[[ RECORDS FOR THE EXERCISE open ]]
$ cat ./run.sh
#!/bin/bash
# OpenROAD 26Q1-2900-gdf79404cd8, Yosys 0.63+post, stock flow scripts
make -C /OpenROAD-flow-scripts/flow DESIGN_CONFIG=/design/flow/config.mk WORK_HOME=/design/flow/orfs finish
$ cat ./config.mk
export PLATFORM = sky130hd
export DESIGN_NAME = clock_counter
export DESIGN_NICKNAME = clock_counter
export VERILOG_FILES = /design/flow/design.v
export SDC_FILE = /design/flow/constraint.sdc
export NUM_CORES = 4
export LEC_CHECK = 1
export CORE_AREA = 10 10 70 70
export DIE_AREA = 0 0 80 80
$ cat ./constraint.sdc
current_design clock_counter

set clk_period 2.6
set clk_io_pct 0.2

create_clock -name clk0 -period $clk_period [get_ports {clk}]

set non_clock_inputs [all_inputs -no_clocks]
set_input_delay [expr $clk_period * $clk_io_pct] -clock clk0 $non_clock_inputs
set_output_delay [expr $clk_period * $clk_io_pct] -clock clk0 [all_outputs]
$ cat ./design.v
module clock_counter(clk, reset, out);
	input logic clk, reset;
	output logic out;
	logic [7:0] count;
	always_ff @(posedge clk) begin
		if (reset)
			count <= 8'b00000000;
		else
			count <= count + 1;
	end
	assign out = (count == 8'b11111111);
endmodule
==> results.sh <==
# source this file to load flow results
export IMPL_hold_path_end="count[0]"
export IMPL_finalPower_uw=233
export IMPL_ir_worst_vdd_v=0.000223
export IMPL_fin_setup_tns_ps=0
export IMPL_outcome="completed"
export IMPL_cp_startpoint="count[0]"
export IMPL_total_leakage_power_uw=0.000121
export IMPL_r2r_start="count[2]"
export IMPL_fin_cells=85
export IMPL_end_kind="output port"
export IMPL_synth_warnings=1
export IMPL_fp_util_pct=9.08
export IMPL_port_buffers=2
export IMPL_post_cts_buffers=0
export IMPL_firstDrtPassIters=4
export IMPL_layout_top_cells="dfxtp_1 (8), nor2_1 (5), nand3_1 (4)"
export IMPL_drt_iter0_markers=10
export IMPL_gp_congestion=0.772
export IMPL_worst_path_buf_inv=1
export IMPL_r2r_slack_ps=1420
export IMPL_yosysCellCount=35
export IMPL_synthCells=35
export IMPL_avgRoutedWirePerCell_um=6.51
export IMPL_cp_top_family="buffers and inverters"
export IMPL_fin_crit_sh_pct=77.6
export IMPL_ys_ff=8
export IMPL_seq_area_frac_synth_pct=51.6
export IMPL_avgViaCountPerCell=3.00
export IMPL_path_clk_slew_ps=50
export IMPL_grt_max_degree=9
export IMPL_fmax_mhz=496
export IMPL_ys_area_um2=310
export IMPL_largest_reg_flops=8
export IMPL_dieArea_um2=6400
export IMPL_cts_tree="built"
export IMPL_core_area_um2=3420
export IMPL_rsz0062_at_grt="no"
export IMPL_crit_path_max_fanout=4
export IMPL_drv_cap=0
export IMPL_synth_cell_types=13
export IMPL_hold_start="count[0]"
export IMPL_whs_ps=450
export IMPL_critPathRequiredTime_ps=2080
export IMPL_die_y_um=80
export IMPL_ctsHoldBuffers=0
export IMPL_ioPinCount=3
export IMPL_lay_top_count="dfxtp_1"
export IMPL_cp_arrival_ps=1500
export IMPL_syn_mean_instance_area_um2=8.87
export IMPL_tightest_slew_ps=266
export IMPL_num_vias=255
export IMPL_syn2layout_area_growth_pct=31.0
export IMPL_worstRegToRegCells=3
export IMPL_syn_area_um2=310
export IMPL_root_buffer="clkbuf_4"
export IMPL_clockBufferDepth=2
export IMPL_crit_chain="ha_1, nand3_1, nor2_1, clkdlybuf4s50_1"
export IMPL_setup_viol=0
export IMPL_clkLatencyLatePin_ps=250
export IMPL_die_w_um=80
export IMPL_critPathKind="reg -> out"
export IMPL_critPathMaxStageDelay_ps=470
export IMPL_cts_buffers=3
export IMPL_dp_cells=82
export IMPL_overflow=0
export IMPL_critPathLaunchType="flop"
export IMPL_warnings=25
export IMPL_crit_slowest_cell="clkdlybuf4s50_1"
export IMPL_diodes=0
export IMPL_grt_pass1_wl_um=1010
export IMPL_antenna_left=0
export IMPL_top_register="count"
export IMPL_num_rows=21
export IMPL_slew_headroom_pct=82.2
export IMPL_timing_rr_end="count[5]"
export IMPL_grt_total_usage_pct=1.89
export IMPL_maxSlewViolCount=0
export IMPL_power_density_nw_per_um2=572
export IMPL_top_regs="count: 8 flops"
export IMPL_antenna_found_initial=0
export IMPL_hold_viol_final=0
export IMPL_hold_path_class="reg -> reg"
export IMPL_drcViolationCount=0
export IMPL_cts_resized=0
export IMPL_grt_pass1_vias=265
export IMPL_clock_sinks=8
export IMPL_whs_path_depth=1
export IMPL_post_route_min_period_ps=2020
export IMPL_drive_gt1_share_pct=7.69
export IMPL_cts_htree_levels=1
export IMPL_wl_um=553
export IMPL_skew_ps=1.47
export IMPL_final_util_pct=11.9
==> flow/design.v <==
module general_mac_pe #(
  parameter int unsigned InDataWidth  = 8,
  parameter int unsigned NumInputs    = 1,
  parameter int unsigned OutDataWidth = 32
)(
  input  logic clk_i,
  input  logic rst_ni,
  input  logic signed [NumInputs-1:0][InDataWidth-1:0] a_i,
  input  logic signed [NumInputs-1:0][InDataWidth-1:0] b_i,
  input  logic a_valid_i,
  input  logic b_valid_i,
  input  logic [1:0] acc_mux_sel,
  input  logic signed [OutDataWidth-1:0] acc_north,
  input  logic signed [OutDataWidth-1:0] acc_west,
  output logic signed [NumInputs-1:0][InDataWidth-1:0] a_o_east,
  output logic signed [NumInputs-1:0][InDataWidth-1:0] b_o_south,
  output logic signed [OutDataWidth-1:0] acc_east,
  output logic signed [OutDataWidth-1:0] acc_south
);
  logic acc_valid;
  logic signed [NumInputs-1:0][InDataWidth-1:0] regA, regB;
  logic signed [OutDataWidth-1:0] mult_result;
  logic signed [OutDataWidth-1:0] acc_mux_in, c_o, accumulation_result;
  logic [1:0] reg_mux_sel;
  logic acc_clr_i;
  assign acc_south = c_o;
  assign acc_east  = c_o;
  assign a_o_east  = regA;
  assign b_o_south = regB;
  always_ff @(posedge clk_i or negedge rst_ni) begin
    if (!rst_ni) begin
      regA <= '0;
      regB <= '0;
    end else begin
      if(a_valid_i)
        regA <= a_i;
      else
        regA <= '0;
      if(b_valid_i)
        regB <= b_i;
      else
        regB <= '0;
    end
  end
  always_comb begin
    mult_result = '0;
    for (int i = 0; i < NumInputs; i++) begin
      mult_result += $signed(regA[i]) * $signed(regB[i]);
    end
  end
  always_comb begin
    accumulation_result = mult_result + c_o;
  end
  always_ff @(posedge clk_i or negedge rst_ni) begin
    if (!rst_ni) begin
      c_o <= '0;
    end else if (acc_valid) begin
      c_o <= acc_mux_in;
    end else if (acc_clr_i) begin
      c_o <= '0;
    end else begin
      c_o <= c_o;
    end
  end
  always_comb begin
    case (acc_mux_sel)
      2'b00: begin 
        acc_mux_in = accumulation_result;  
        acc_clr_i  =  0;
        acc_valid  =  1;
      end
      2'b01: begin
        acc_mux_in = acc_north;  
        acc_clr_i  =  0;
        acc_valid  =  1;
      end
      2'b10: begin
        acc_mux_in = acc_west;   
        acc_clr_i  =  0;
        acc_valid  =  1;
      end
      2'b11: begin
        acc_mux_in = '0;         
        acc_clr_i  =  1;         
        acc_valid  =  0;
      end
      default: begin
        acc_mux_in = '0;
        acc_clr_i  =  0;         
        acc_valid  =  0;
      end
    endcase
  end
endmodule
==> flow/constraint.sdc <==
current_design general_mac_pe

set clk_period 18.7
set clk_io_pct 0.2

create_clock -name clk0 -period $clk_period [get_ports {clk_i}]

set non_clock_inputs [all_inputs -no_clocks]
set_input_delay [expr $clk_period * $clk_io_pct] -clock clk0 $non_clock_inputs
set_output_delay [expr $clk_period * $clk_io_pct] -clock clk0 [all_outputs]
==> flow/config.mk <==
export PLATFORM = sky130hd
export DESIGN_NAME = general_mac_pe
export DESIGN_NICKNAME = general_mac_pe
export VERILOG_FILES = /design/flow/design.v
export SDC_FILE = /design/flow/constraint.sdc
export NUM_CORES = 4
export LEC_CHECK = 1
export CORE_UTILIZATION = 40
==> flow/run.sh <==
#!/bin/bash
# OpenROAD 26Q1-2900-gdf79404cd8, Yosys 0.63+post, stock flow scripts
make -C /OpenROAD-flow-scripts/flow DESIGN_CONFIG=/design/flow/config.mk WORK_HOME=/design/flow/orfs finish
[[ RECORDS FOR THE EXERCISE closed ]]
AIM OF THE EXERCISE:
Beginning at the line with "export IMPL_synth_warnings=1" and ending at the line with "export IMPL_ys_area_um2=310", reproduce each line of the data above exactly, and add no other lines.

SOLVED PROBLEM:
export IMPL_synth_warnings=1
export IMPL_fp_util_pct=9.08
export IMPL_port_buffers=2
export IMPL_post_cts_buffers=0
export IMPL_firstDrtPassIters=4
export IMPL_layout_top_cells="dfxtp_1 (8), nor2_1 (5), nand3_1 (4)"
export IMPL_drt_iter0_markers=10
export IMPL_gp_congestion=0.772
export IMPL_worst_path_buf_inv=1
export IMPL_r2r_slack_ps=1420
export IMPL_yosysCellCount=35
export IMPL_synthCells=35
export IMPL_avgRoutedWirePerCell_um=6.51
export IMPL_cp_top_family="buffers and inverters"
export IMPL_fin_crit_sh_pct=77.6
export IMPL_ys_ff=8
export IMPL_seq_area_frac_synth_pct=51.6
export IMPL_avgViaCountPerCell=3.00
export IMPL_path_clk_slew_ps=50
export IMPL_grt_max_degree=9
export IMPL_fmax_mhz=496
export IMPL_ys_area_um2=310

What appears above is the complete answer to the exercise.